Here is an example I made up demonstrating the difference:
We own an ice cream shop and want to predict the best days, locations, and time to sell ice cream. So we make a heuristic statistical model that takes into account past sales using locations we sold, temperature, and time of sale. We model these parameters against # Ice Cream Cones sold which is our y or dependent variable. At the end of our model we find out that higher temperatures, afternoon hours, and areas of high traffic are all positively correlated with # Ice Cream Cones sold. On the plus side we have a deeper understanding of how the variables affect the outcome (ice cones sold), however on the negative side we trained our statistical model on all our past sales and we may have over-fit our model. This means our model is not very robust and if we are selling ice cream on an especially hot and busy day our model will not properly estimate the # ice creams sold because the majority of days that our model was trained on fell on moderately temperate days with moderate foot traffic. This is bad because if we know ahead of time the warmer than usual conditions and foot-traffic we want to bring enough gallons of ice cream to meet demand properly.
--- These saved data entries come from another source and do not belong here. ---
### config.mk
export PLATFORM = sky130hd
export DESIGN_NAME = gas_exposure_stel_twa_unit_flat
export DESIGN_NICKNAME = d
export VERILOG_FILES = /design/src/gest_pkg.sv /design/src/gest_if.sv /design/src/gest_div.sv /design/src/gest_window.sv /design/src/gas_exposure_stel_twa_unit.sv /design/src/flat_wrapper.sv
export SDC_FILE = /design/constraint.sdc
export NUM_CORES = 2
export LEC_CHECK = 0
export BUFFER_PORTS_ARGS = -buffer_cell sky130_fd_sc_hd__buf_2
export CORE_UTILIZATION = 25
export CTS_CLUSTER_DIAMETER = 50
export DETAILED_ROUTE_END_ITERATION = 6
export PLACE_DENSITY = 0.45
export SYNTH_ARGS = -nofsm -noshare
export SYNTH_HDL_FRONTEND = slang
export SYNTH_SLANG_ARGS = --single-unit
### constraint.sdc
create_clock -name clk -period 8.77 [get_ports clk]
set_input_delay 1.754 -clock clk [delete_from_list [all_inputs] [get_ports clk]]
set_output_delay 1.754 -clock clk [all_outputs]
set_load 0.05 [all_outputs]
### src/gest_pkg.sv
// Shared types, constants and helper functions of the gas exposure STEL/TWA unit.
package gest_pkg;

    localparam int CONC_W        = 16;
    localparam int LEVEL_W       = 16;
    localparam int TWA_ACC_W     = 20;
    localparam int TWA_SCALE     = 10;
    localparam int TWA_MINUTES   = 15;
    localparam int STEL_EVERY    = 5;
    localparam int PHASE_W       = 3;
    localparam int MINUTE_CNT_W  = 4;

    localparam int DEF_SAMPLES_PER_PERIOD = 60;
    localparam int DEF_WINDOW_PERIODS     = 15;
    localparam int DEF_TWA_WEIGHT         = 32;

    typedef enum logic [3:0] {
        ST_IDLE,
        ST_AVG,
        ST_PREP,
        ST_OLD,
        ST_PART,
        ST_STEL,
        ST_TWA_PREP,
        ST_TWA,
        ST_TWA_LVL,
        ST_EMIT
    } seq_state_t;

    typedef enum logic [1:0] {
        DIV_RECIP,
        DIV_BACK,
        DIV_FIX
    } div_step_t;

    function automatic int gest_max(input int a, input int b);
        return (a > b) ? a : b;
    endfunction

    // Clamp a quotient to the 16-bit level range.
    function automatic logic [LEVEL_W-1:0] sat16(input logic [31:0] v);
        return (v > 32'h0000_FFFF) ? {LEVEL_W{1'b1}} : v[LEVEL_W-1:0];
    endfunction

endpackage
This is where Machine Learning comes in handy. Machine Learning uses the hold-out method which sets aside part of our past ice cream transactions and does not train our model on these ice cream sales. We then create a plethora of ice cream sale models and test each model’s accuracy on the creamy transactions that we left out of our model training. You see most models predict accurately on data points that the model was trained off of. But when it comes time to test on new data these models are really being put to the test. By holding out ice cream sales and testing it on the model we are simulating the act of introducing new data that hasn’t been trained on before. We can also choose the model that performs best on this untrained data. So if we have an unusually warm and busy day we can implement our machine learning algorithm to more accurately predict ice cream sales that day and come prepared with X amount of gallons of ice cream. Delicious I know!